Nurses in the neonatal intensive care unit can spend an entire shift waiting for breast milk to defrost so they can prepare bottles for their hungry patients. This can wind up costing hospitals millions of dollars in labor each year and prevent nurses from performing patient care.
BBy is out to disrupt what CEO Dr. Vansh Langer called a 70-year-old freeze-and-defrost process with its technology that turns donor breast milk into shelf-stabilized, powdered breast milk.
“There’s a huge opportunity here to change the ‘milk shift,’” Langer told TechCrunch. “If nothing else, It’s a $12 billion annual labor play in the United States and beyond.”

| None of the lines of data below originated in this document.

===== src/rtl/cache_mem_arbiter_pkg.sv =====
// cache_mem_arbiter_pkg: shared widths and types for the I/D cache memory arbiter
package cache_mem_arbiter_pkg;
  localparam int LINE_W = 256;
  localparam int ADDR_W = 32;
  typedef enum logic [1:0] {IDLE, GRANT_I, GRANT_D, GAP} arb_state_t;
  typedef enum logic {SIDE_I, SIDE_D} side_t;
endpackage


===== src/rtl/cache_mem_arbiter_if.sv =====
// cache_mem_arbiter_if: line-wide pmem port between a cache and the cacheline adaptor
interface cache_mem_arbiter_if #(
  parameter int ADDR_W = cache_mem_arbiter_pkg::ADDR_W,
  parameter int LINE_W = cache_mem_arbiter_pkg::LINE_W
);
  logic [ADDR_W-1:0] address;
  logic              read;
  logic              write;
  logic [LINE_W-1:0] wdata;
  logic [LINE_W-1:0] rdata;
  logic              resp;
  modport master (output address, read, write, wdata, input rdata, resp);
  modport slave (input address, read, write, wdata, output rdata, resp);
endinterface


===== src/rtl/cache_mem_arbiter.sv =====
// cache_mem_arbiter: shares one cacheline adaptor between the I-cache and D-cache, one line transaction at a time
module cache_mem_arbiter #(
  parameter int LINE_W      = cache_mem_arbiter_pkg::LINE_W,
  parameter int ADDR_W      = cache_mem_arbiter_pkg::ADDR_W,
  parameter bit ROUND_ROBIN = 1'b0
) (
  input logic                clk,
  input logic                rst,
  cache_mem_arbiter_if.slave  i_pmem,
  cache_mem_arbiter_if.slave  d_pmem,
  cache_mem_arbiter_if.master pmem
);
  import cache_mem_arbiter_pkg::*;

  arb_state_t        state_q, state_d;
  side_t             last_q, last_d;
  logic [ADDR_W-1:0] addr_q, addr_d;
  logic [LINE_W-1:0] wdata_q, wdata_d;
  logic              wr_q, wr_d;
  logic              req_i, req_d, pick_d, granted;

  assign req_i   = i_pmem.read | i_pmem.write;
  assign req_d   = d_pmem.read | d_pmem.write;
  assign pick_d  = req_d & (~req_i | ~ROUND_ROBIN | (last_q == SIDE_I));
  assign granted = state_q inside {GRANT_I, GRANT_D};

  // A winner asserting both read and write is treated as a write
  always_comb begin
    state_d = state_q;
    last_d  = last_q;
    addr_d  = addr_q;
    wdata_d = wdata_q;
    wr_d    = wr_q;
    unique case (state_q)
      IDLE: if (req_i | req_d) begin
        state_d = pick_d ? GRANT_D : GRANT_I;
        addr_d  = pick_d ? d_pmem.address : i_pmem.address;
        wdata_d = pick_d ? d_pmem.wdata : i_pmem.wdata;
        wr_d    = pick_d ? d_pmem.write : i_pmem.write;
      end
      GRANT_I, GRANT_D: if (pmem.resp) begin
        state_d = GAP;
        last_d  = (state_q == GRANT_D) ? SIDE_D : SIDE_I;
      end
      default: state_d = IDLE;
    endcase
  end

  always_ff @(posedge clk or posedge rst) begin
    if (rst) begin
      state_q <= IDLE;
      last_q  <= SIDE_I;
      addr_q  <= '0;
      wdata_q <= '0;
      wr_q    <= 1'b0;
    end else begin
      state_q <= state_d;
      last_q  <= last_d;
      addr_q  <= addr_d;
      wdata_q <= wdata_d;
      wr_q    <= wr_d;
    end
  end

  assign pmem.read    = granted & ~wr_q;
  assign pmem.write   = granted & wr_q;
  assign pmem.address = addr_q;
  assign pmem.wdata   = wdata_q;
  assign i_pmem.rdata = pmem.rdata;
  assign d_pmem.rdata = pmem.rdata;
  assign i_pmem.resp  = (state_q == GRANT_I) & pmem.resp;
  assign d_pmem.resp  = (state_q == GRANT_D) & pmem.resp;

  a_i_rw_exclusive: assert property (@(posedge clk) disable iff (rst) !(i_pmem.read && i_pmem.write));
  a_d_rw_exclusive: assert property (@(posedge clk) disable iff (rst) !(d_pmem.read && d_pmem.write));
  a_resp_in_grant:  assert property (@(posedge clk) disable iff (rst) pmem.resp |-> granted);
endmodule


===== src/flat_wrapper.sv =====
// flat-port wrapper written by rule: the top's interface ports become plain ports
module cache_mem_arbiter_flat import cache_mem_arbiter_pkg::*;
#(
  parameter int LINE_W      = cache_mem_arbiter_pkg::LINE_W,
  parameter int ADDR_W      = cache_mem_arbiter_pkg::ADDR_W,
  parameter bit ROUND_ROBIN = 1'b0
)
  (clk, rst, i_pmem_address, i_pmem_read, i_pmem_write, i_pmem_wdata, i_pmem_rdata, i_pmem_resp, d_pmem_address, d_pmem_read, d_pmem_write, d_pmem_wdata, d_pmem_rdata, d_pmem_resp, pmem_address, pmem_read, pmem_write, pmem_wdata, pmem_rdata, pmem_resp);
  cache_mem_arbiter_if #(.ADDR_W(ADDR_W), .LINE_W(LINE_W)) i_pmem_i ();
  cache_mem_arbiter_if #(.ADDR_W(ADDR_W), .LINE_W(LINE_W)) d_pmem_i ();
  cache_mem_arbiter_if #(.ADDR_W(ADDR_W), .LINE_W(LINE_W)) pmem_i ();
  input logic clk;
  input logic rst;
  input wire logic [$bits(i_pmem_i.address)-1:0] i_pmem_address;
  input wire logic [$bits(i_pmem_i.read)-1:0] i_pmem_read;
  input wire logic [$bits(i_pmem_i.write)-1:0] i_pmem_write;
  input wire logic [$bits(i_pmem_i.wdata)-1:0] i_pmem_wdata;
  output wire logic [$bits(i_pmem_i.rdata)-1:0] i_pmem_rdata;
  output wire logic [$bits(i_pmem_i.resp)-1:0] i_pmem_resp;
  input wire logic [$bits(d_pmem_i.address)-1:0] d_pmem_address;
  input wire logic [$bits(d_pmem_i.read)-1:0] d_pmem_read;
  input wire logic [$bits(d_pmem_i.write)-1:0] d_pmem_write;
  input wire logic [$bits(d_pmem_i.wdata)-1:0] d_pmem_wdata;
  output wire logic [$bits(d_pmem_i.rdata)-1:0] d_pmem_rdata;
  output wire logic [$bits(d_pmem_i.resp)-1:0] d_pmem_resp;
  output wire logic [$bits(pmem_i.address)-1:0] pmem_address;
  output wire logic [$bits(pmem_i.read)-1:0] pmem_read;
  output wire logic [$bits(pmem_i.write)-1:0] pmem_write;
  output wire logic [$bits(pmem_i.wdata)-1:0] pmem_wdata;
  input wire logic [$bits(pmem_i.rdata)-1:0] pmem_rdata;
  input wire logic [$bits(pmem_i.resp)-1:0] pmem_resp;
  assign i_pmem_i.address = i_pmem_address;
  assign i_pmem_i.read = i_pmem_read;
  assign i_pmem_i.write = i_pmem_write;
  assign i_pmem_i.wdata = i_pmem_wdata;
  assign i_pmem_rdata = i_pmem_i.rdata;
  assign i_pmem_resp = i_pmem_i.resp;
  assign d_pmem_i.address = d_pmem_address;
  assign d_pmem_i.read = d_pmem_read;
  assign d_pmem_i.write = d_pmem_write;
  assign d_pmem_i.wdata = d_pmem_wdata;
  assign d_pmem_rdata = d_pmem_i.rdata;
  assign d_pmem_resp = d_pmem_i.resp;
  assign pmem_address = pmem_i.address;
  assign pmem_read = pmem_i.read;
  assign pmem_write = pmem_i.write;
  assign pmem_wdata = pmem_i.wdata;
  assign pmem_i.rdata = pmem_rdata;
  assign pmem_i.resp = pmem_resp;
  cache_mem_arbiter #(.LINE_W(LINE_W), .ADDR_W(ADDR_W), .ROUND_ROBIN(ROUND_ROBIN)) u_core (.clk(clk), .rst(rst), .i_pmem(i_pmem_i), .d_pmem(d_pmem_i), .pmem(pmem_i));
endmodule

===== config.mk =====
export PLATFORM = sky130hd
export DESIGN_NAME = cache_mem_arbiter_flat
export DESIGN_NICKNAME = d
export VERILOG_FILES = /design/src/rtl/cache_mem_arbiter_pkg.sv /design/src/rtl/cache_mem_arbiter_if.sv /design/src/rtl/cache_mem_arbiter.sv /design/src/flat_wrapper.sv
export SDC_FILE = /design/constraint.sdc
export NUM_CORES = 1
export LEC_CHECK = 0
export CORE_AREA = 10 10 637 639
export CTS_CLUSTER_SIZE = 25
export DETAILED_ROUTE_END_ITERATION = 12
export DIE_AREA = 0 0 647 649
export MAX_ROUTING_LAYER = met4
export PLACE_DENSITY = 0.3
export SETUP_SLACK_MARGIN = 0.15
export SYNTH_ARGS = -nofsm -noshare
export SYNTH_HDL_FRONTEND = slang
export SYNTH_SLANG_ARGS = --single-unit

===== constraint.sdc =====
create_clock -name clk -period 16.5 [get_ports clk]
set_input_delay 1.65 -clock clk [delete_from_list [all_inputs] [get_ports clk]]
set_output_delay 1.65 -clock clk [all_outputs]
set_load 0.01 [all_outputs]

==> Word level (Yosys, flattened, before mapping) <==
Index checks and enable logic that the tools add are counted.
{ "classes": {"reduce_logical": 5, "muxes": 7, "n_eq_ne": 4, "bitwise": 8} }
{ "op_table": {"columns": ["operator", "count"], "rows": [
  ["2-to-1 mux 256 bit", 1],
  ["2-to-1 mux 32 bit", 1],
  ["2-to-1 mux 2 bit", 3],
  ["AND 1 bit", 4],
  ["one-hot mux 2 bit (2 select lines)", 1],
  ["AND reduction 2 bit", 2],
  ["bitwise OR 1 bit", 3],
  ["equality test 2 x 1 -> 1 bit (second input constant)", 1],
  ["equality test 2 bit (second input constant)", 1],
  ["logical NOT 2 bit", 1],
  ["!= test 2 x 1 -> 1 bit (second input constant)", 1],
  ["!= test 2 bit (second input constant)", 1],
  ["nonzero test 2 bit", 1],
  ["OR reduction 2 bit", 1],
  ["2-to-1 mux 1 bit", 1],
  ["NOT 1 bit", 1]
]} }
{ "word_totals": {"ff_bits": 291, "out_inout_bits": 804, "in_bits": 839, "wordCells": 28} }

==> Depth between registers and ports, before layout <==
Gate-level depths: netlist of the first run.
{ "logic_depth": {"depth_word": 4, "ltp_mapped": 9, "mapped_depth_nobuf": 5} }

==> Least setup slack after synthesis of the first run <==
Ideal clock, no wire load.
{ "synth_timing": {"path_kind": "input-to-output", "start": "input pmem_resp", "end": "output d_pmem_resp", "n_path_buf": 0, "arrival_time_ns": 1.815, "setup_slack_ns": 13.035, "cell_stages": 1, "cell_sequence": "and2_1"} }
{ "synth_via": {"elab_chain_cells": 1} }
{ "synth_rtl": {"columns": ["element", "line_no", "rtl"], "rows": [
  ["start: declaration", "flat_wrapper.sv:31", "input wire logic [$bits(pmem_i.resp)-1:0] pmem_resp;"],
  ["AND 1 bit", "cache_mem_arbiter.sv:72", "assign d_pmem.resp = (state_q == GRANT_D) & pmem.resp;"],
  ["end: declaration", "flat_wrapper.sv:25", "output wire logic [$bits(d_pmem_i.resp)-1:0] d_pmem_resp;"]
]} }
Every way passes these cells.

==> Worst setup path in the final report of the first run <==
{ "layout_timing": {"start": "input pmem_resp", "end": "output i_pmem_resp"} }
{ "layout_via": {"elab_chain_cells": 1} }
{ "layout_rtl": {"columns": ["element", "line_no", "rtl"], "rows": [
  ["AND 1 bit", "cache_mem_arbiter.sv:71", "assign i_pmem.resp = (state_q == GRANT_I) & pmem.resp;"],
  ["end: declaration", "flat_wrapper.sv:19", "output wire logic [$bits(i_pmem_i.resp)-1:0] i_pmem_resp;"]
]} }
Every way passes these cells.

==> run_results.csv, run 1 <==
group,metric,value,unit
critical_path,r2r_slack,12.87,ns
timing,min_period_over_period,29.8,%
clock_tree,clk_pin_slew_worst_paths,0.06,ns
timing,slew_viol_final,0,
clock_tree,cts_hold_buf,0,
grt,antenna_found_initial,177,
logic_synthesis,synth.most_common_cell,"buf_4",
logic_synthesis,synthTopCellsByArea,"dfrtp_1 42%, buf_4 23%, mux2i_1 17%",
critical_path,cp-end-kind,"output port",
logic_synthesis,async_flop_share,100,%
critical_path,slowest_stage,"clkdlybuf4s50_1",
drt,via_count,14600,
critical_path,start_kind,"input pin",
drt,wirelength,223000,um
pwr,power,5090,uW
critical_path,timing.rr.end,"u_core.pmem.wdata[106]$_DFFE_PP0P_",
min_path,hold_depth,2,
logic_synthesis,synth_top_cell_area_share,42.1,%
clock_tree,cts_tree,"built",
finish,utilization,7.68,%
timing,fmax,204,MHz
placement,dp_cells,7300,
drt,vias_per_cell,1.97,
run,drv_cap,0,
logic_synthesis,synth_area_leader_cell,"dfrtp_1",
finish,area_delta_synth_final,74.0,%
drt,firstDrtPassIters,4,
clock_tree,clock_path_buffers,3,
finish,drive_gt1_share,4.88,%
logic_synthesis,synth.distinct_cells,29,
timing,setup_tns,0,ns
timing,setup_viol_count_final,0,
logic_synthesis,syn-num-nets,2639,
logic_synthesis,syn_area,0.0173,mm2
floorplan,row_count,230,
critical_path,r2r_cells,7,
timing,finalHoldViolCount,0,
drt,drt-wirelength-per-cell,30.1,um
clock_tree,cts-root-buf,"clkbuf_16",
drt,drc,0,
grt,grt_usage,10.5,%
pwr,ir_drop,0.122,mV
clock_tree,worstSkewPairLatency,0.73,ns
critical_path,cp_cell_sequence,"clkdlybuf4s50_1, and2_1, clkdlybuf4s50_1",
logic_synthesis,synth_ff_type,"dfrtp_1",
clock_tree,clock-sinks,291,
logic_synthesis,ys_top_cells_by_count,"537 x buf_4, 291 x dfrtp_1, 290 x nand2_1",
finish,final_cell_count_no_fill,7413,
grt,grt_overflow,0,
min_path,hold_path_end,"u_core.pmem.wdata[73]$_DFFE_PP0P_",
timing,min_period,4.91,ns
clock_tree,cts_max_level,2,
clock_tree,numCtsBuffers,50,
critical_path,critical_path.max_fanout,7,
grt,grt_max_degree,213,
pwr,cellLeakagePower,0.0101,uW
critical_path,crit_arrival,3.26,ns
timing,rsz0062_at_grt,"false",
floorplan,die_x,647,um
logic_synthesis,syn_inst,1795,
grt,grt_pass1_vias,15400,
finish,layout.nets,2976,
placement,place_congestion,0.717,
critical_path,cp.required,14.85,ns
critical_path,r2r_start,"u_core.state_q[1]$_DFFE_PP0P_",
floorplan,coreArea,0.392,mm2
clock_tree,post_cts_buffers,0,
placement,place_hpwl,202000,um
logic_synthesis,syn_area_per_cell,9.64,um2
logic_synthesis,yosysSeqAreaShare,42.1,%
floorplan,die_h,649,um
clock_tree,cts_resized,0,
critical_path,crit_type,"input pin to output port",
floorplan,io-pin-count,1643,
logic_synthesis,synth_seq_cells,291,
drt,ant_nets,0,
timing,finClkSkew,0.0243,ns
min_path,hp-class,"register to register",
min_path,min-delay-start,"u_core.pmem.wdata[73]$_DFFE_PP0P_",
grt,grt_pass1_wl,259000,um
status,outcome,"complete, no violations",
critical_path,crit_top_cell,"clkdlybuf4s50_1",
logic_synthesis,yosys_warnings,0,
critical_path,cp_slowest_stage_delay,0.72,ns
timing,relSlewSlack,29.1,%
timing,tightestPinTransition,1.06,ns
drt,drtIter0Drc,525,
floorplan,dieArea,0.420,mm2
logic_synthesis,synth_edf_count,0,
placement,portBuffers,874,
floorplan,start_util,4.42,%
pwr,powerDensity,169,mW/mm2
power breakdown:
part	leakage, uW	switching, uW	internal (uW)
Sequential	0.00357	231	1070
Clock	0.000818	499	665
Combinational	0.00567	1680	939
metrics by stage:
stage / hold WS [ns] / setup WS [ns] / cell area (um2)
after floorplan: 0.469 / 6.82 / 17300
after global placement: 0.463 / 11.03 / 28400
after detailed placement: 0.473 / 10.96 / 28400
after CTS: 0.486 / 11.46 / 30100
after global routing: 0.503 / 11.47 / 30100
final: 0.476 / 11.59 / 30100
state kept, by name, indices dropped and copies added (netlist names):
name	flops
u_core.wr_q	1
u_core.state_q	2
u_core.pmem.wdata	256
u_core.pmem.address	32
critical path: cells and delay by family:
family                 cells  cell delay, ns
buffers and inverters      2            1.41
AND/OR/NAND/NOR            1            0.18
how the worst max path moves through the flow:
stage / from / to / slack [ns] / cells past startpoint
2_1_floorplan: rst / u_core.pmem.address[0]$_DFFE_PP0P_ / 6.82 / 1
3_3_place_gp: d_pmem_write / u_core.pmem.wdata[126]$_DFFE_PP0P_ / 11.03 / 6
3_5_place_dp: d_pmem_write / u_core.pmem.wdata[113]$_DFFE_PP0P_ / 10.96 / 7
4_1_cts: pmem_resp / d_pmem_resp / 11.46 / 3
5_1_grt: d_pmem_write / u_core.pmem.wdata[130]$_DFFE_PP0P_ / 11.47 / 7
6_report: pmem_resp / i_pmem_resp / 11.59 / 3
cell usage in the layout (no fill, tap or decap), types with 2 or more instances in the layout:
master           count
bufinv_16            5
nand2_1            290
clkbuf_16           51
clkdlybuf4s50_1    874
o21ai_1            220
a21oi_1              2
mux2i_1            288
clkinv_4             3
buf_4               17
o21ai_0             69
clkinv_8             2
clkinvlp_4           6
diode_2             22
dfrtp_1            291
ha_1                 5
clkinv_2            11
and2_1               3
clkbuf_1             7
clkbuf_8             5
inv_1                3
nand3_1              3
cell families after synthesis:
group                      count (synthesis)  synth area share, %
buffers and inverters                    611                 25.4
and+or+nand+nor                          304                 6.79
adders and majority gates                  5                0.361
muxes                                    288                 16.7
AOI/OAI and AO/OA                        296                 8.72
DFF                                      291                 42.1
final cells by class:
| type | instances | area [um2] |
|---|---|---|
| antenna | 22 | 55.1 |
| clock inverter | 28 | 318 |
| clock buffer | 63 | 1370 |
| sequential | 291 | 7280 |
| timing repair buffer | 892 | 8900 |
| fill | 45800 | 362000 |
| multi-input combinational | 893 | 5640 |
| inverter | 4 | 22.5 |
| tap | 5220 | 6530 |
layer usage:
metal  vias to the layer above  track usage (%)  part of all wire [%]
met5                         -                -                     0
met4                         0             1.98                   2.6
met3                       425             8.39                    18
met2                      1307             16.6                    45
met1                      6652             10.0                    34
li1                       6191                -                     -
Power figures use the tool's default switching activity.
==> inputs of run 2 (changes only) <==
- CORE_AREA: 10 10 637 639 -> 10 10 633 635
- DIE_AREA: 0 0 647 649 -> 0 0 643 645
- clock period: 16.5 -> 4.2 ns (I/O delays scaled with it)
==> run 2 against run 1 <==
  * Sequential share of layout area decreased by 0.22 points
  * Die area decreased by 1.2%
  * Final area increased by 0.93%
  * Via count increased by 0.27%
  * Non-clock buffer count increased by 11
  * Combinational power increased to 4.0 times the previous value
  * Core utilization increased by 0.15 points
  * Critical endpoint is now pmem_write
  * First-iteration DRC count increased by 18%
  * Critical path type is now register to output port
  * Clock power increased to 4.0 times the previous value
  * Critical path depth increased by 1
  * Hold slack got worse by 0.25 ns
  * Register-to-register slack got worse by 11 ns
==> run_results.csv, run 2 (same netlist as run 1, synthesis figures left out) <==
group,metric,value,unit
clock_tree,numCtsBuffers,49,
critical_path,crit_type,"register to output port",
drt,drc,0,
finish,area_delta_synth_final,75.6,%
floorplan,row_count,229,
critical_path,cp-end-kind,"output port",
floorplan,dieArea,0.415,mm2
critical_path,crit_arrival,2.71,ns
timing,relSlewSlack,29.9,%
grt,grt_pass1_vias,15400,
timing,slew_viol_final,0,
floorplan,die_h,645,um
clock_tree,cts_tree,"built",
finish,drive_gt1_share,5.23,%
timing,tightestPinTransition,1.05,ns
drt,vias_per_cell,1.97,
drt,drtIter0Drc,622,
placement,place_congestion,0.694,
status,outcome,"complete, no violations",
clock_tree,cts_resized,0,
pwr,cellLeakagePower,0.0102,uW
placement,place_hpwl,199000,um
grt,grt_usage,10.4,%
drt,wirelength,219000,um
critical_path,start_kind,"register",
pwr,powerDensity,660,mW/mm2
timing,min_period_over_period,74.5,%
finish,mostFrequentLayoutCell,"clkdlybuf4s50_1",
pwr,ir_drop,0.298,mV
drt,ant_nets,0,
drt,firstDrtPassIters,4,
clock_tree,clock_path_buffers,3,
grt,grt_pass1_wl,255000,um
clock_tree,cts-root-buf,"clkbuf_16",
floorplan,die_x,643,um
pwr,power,20100,uW
drt,drt-wirelength-per-cell,29.6,um
floorplan,start_util,4.46,%
min_path,hp-class,"input pin to async pin",
drt,via_count,14600,
floorplan,io-pin-count,1643,
clock_tree,clk_pin_slew_worst_paths,0.07,ns
clock_tree,worstSkewPairLatency,0.71,ns
timing,fmax,320,MHz
placement,portBuffers,874,
floorplan,coreArea,0.388,mm2
critical_path,r2r_slack,1.99,ns
critical_path,cp.required,3.78,ns
finish,largest_reg_flops,256,
critical_path,r2r_cells,7,
timing,finClkSkew,0.0474,ns
critical_path,critical_path.max_fanout,6,
timing,setup_viol_count_final,0,
critical_path,r2r_start,"u_core.state_q[0]$_DFFE_PP0P_",
timing,min_period,3.13,ns
finish,layout.nets,2986,
clock_tree,cts_max_level,2,
finish,utilization,7.84,%
grt,antenna_found_initial,170,
finish,fillers,45300,
timing,rsz0062_at_grt,"false",
run,drv_cap,0,
grt,grt_max_degree,105,
clock_tree,clock-sinks,291,
timing,finalHoldViolCount,0,
clock_tree,cts_hold_buf,0,
grt,grt_overflow,0,
finish,final_cell_mix,"874 x clkdlybuf4s50_1, 291 x dfrtp_1, 290 x nand2_1, 288 x mux2i_1, 220 x o21ai_1",
critical_path,timing.rr.end,"u_core.pmem.address[10]$_DFFE_PP0P_",
clock_tree,post_cts_buffers,0,
-- run 2: worst max path at each step --
stage | start | to
floorplan | rst | u_core.pmem.address[0]$_DFFE_PP0P_
global placement | i_pmem_read | u_core.pmem.wdata[177]$_DFFE_PP0P_
detailed placement | pmem_resp | i_pmem_resp
CTS | u_core.state_q[0]$_DFFE_PP0P_ | pmem_write
global route | u_core.state_q[0]$_DFFE_PP0P_ | pmem_write
finish | u_core.state_q[0]$_DFFE_PP0P_ | pmem_write
-- run 2: final cells by class --
type,instances,area [um2],share of cell area (%)
multi-input cells,893,5640,18.6
flip-flops and latches,291,7280,24.0
diodes,25,62.6,0.206
well taps,5197,6500,21.4
inverters,4,18.8,0.0617
repair buffers,903,9170,30.2
clock inverters,21,298,0.980
clock buffers,67,1430,4.69
-- run 2: through the flow --
step	instance area [um2]	setup slack, ns	TNS, ns	instances	hold slack [ns]
floorplan	17300	-0.0812	-23.62	1795	0.469
CTS	30300	0.783	0	7376	0.138
global placement	28600	1.33	0	7288	0.462
finish	30400	1.07	0	7401	0.223
detailed placement	28600	1.33	0	7288	0.472
global route	30400	0.694	0	7397	0.188
-- run 2: critical path, stage by stage, from the launching register on --
cell             delay [ns]
dfrtp_1                0.42
inv_1                  0.10
ha_1                   0.39
and2_1                 0.16
clkdlybuf4s50_1        0.93
-- run 2: where the power goes --
| part | switching, uW | internal, uW | total [uW] |
|---|---|---|---|
| Clock | 1810 | 2780 | 4590 |
| Sequential | 849 | 4220 | 5070 |
| Combinational | 6610 | 3790 | 10400 |
-- run 2: per-layer routing --
layer | share of wire (%) | up-vias | track usage [%]
li1 | - | 6184 | -
met1 | 35 | 6717 | 10.0
met2 | 45 | 1300 | 16.3
met3 | 18 | 414 | 8.36
met4 | 2.6 | 0 | 2.09
met5 | 0 | - | -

Langer started the New York–based company in 2015 with bioengineer and food scientist Blanca Rosa Aguilar Uscanga, PhD, who had written a paper on the challenges of creating powdered breast milk in a way that it would retain the bioactive elements that make breast milk, well, remain like breast milk.
Together they researched the problem, and Langer developed a two-factor laser device that works with commercial condensers. Using Uscanga’s algorithm, the device takes the weight of the breast milk and then adjusts the rate and temperature of the breast milk being sent into the vacuum so that it stays in what Langer called “the bioactive zone.”
What results is a powder that retains nutrition and immunological properties and is shelf-stable for up to six months. BBy packages the powder in one-ounce and two-ounce aluminum packets and delivers to hospitals every two weeks. Nurses mix the required amount of powder with water. Not only does this process reduce waste, but it also eliminates the need for multiple freezers to store large quantities of breast milk, Langer said.
BBy processes 10 gallons of breast milk twice daily at eight regional processing facilities located near its 17 client hospitals in Massachusetts, Connecticut and Texas. Its main research facility is in Guadalajara, Mexico.
The company’s technology is patent-pending, and it has more than 50 related peer-reviewed and published scientific articles. The U.S. Food and Drug Administration has designated BBy’s technology as a food device and does not require further medical review, Langer said.
BBy is averaging $800,000 in revenue per month, approaching $10 million in annual revenue, Langer said. He expects to double that in the next year even as hospital contracts come with long sales cycles.
“It’s a challenge that every other health tech startup has,” Langer said. “Anything we do now will probably close next year, so that’s why we try to start as many as we can. Invariably, a couple of them fizzle out.”
After bootstrapping the company for seven years, BBy raised $3 million in a round last year after participating in Y Combinator’s Winter 2022 cohort. Pioneer Fund led the round and was joined by Y Combinator, 7G BioVentures, Cathexis Ventures and a group of angel investors.
Though the company is focused on hospitals, a future product pipeline could include the development of more user-friendly versions of its device, for example, so that people can condense their own milk.
“It was time for us to get out of the laboratory and to really get all of our hospital contracts going,” Langer said. “We’re working to become the de facto way that hospitals store and administer breast milk.”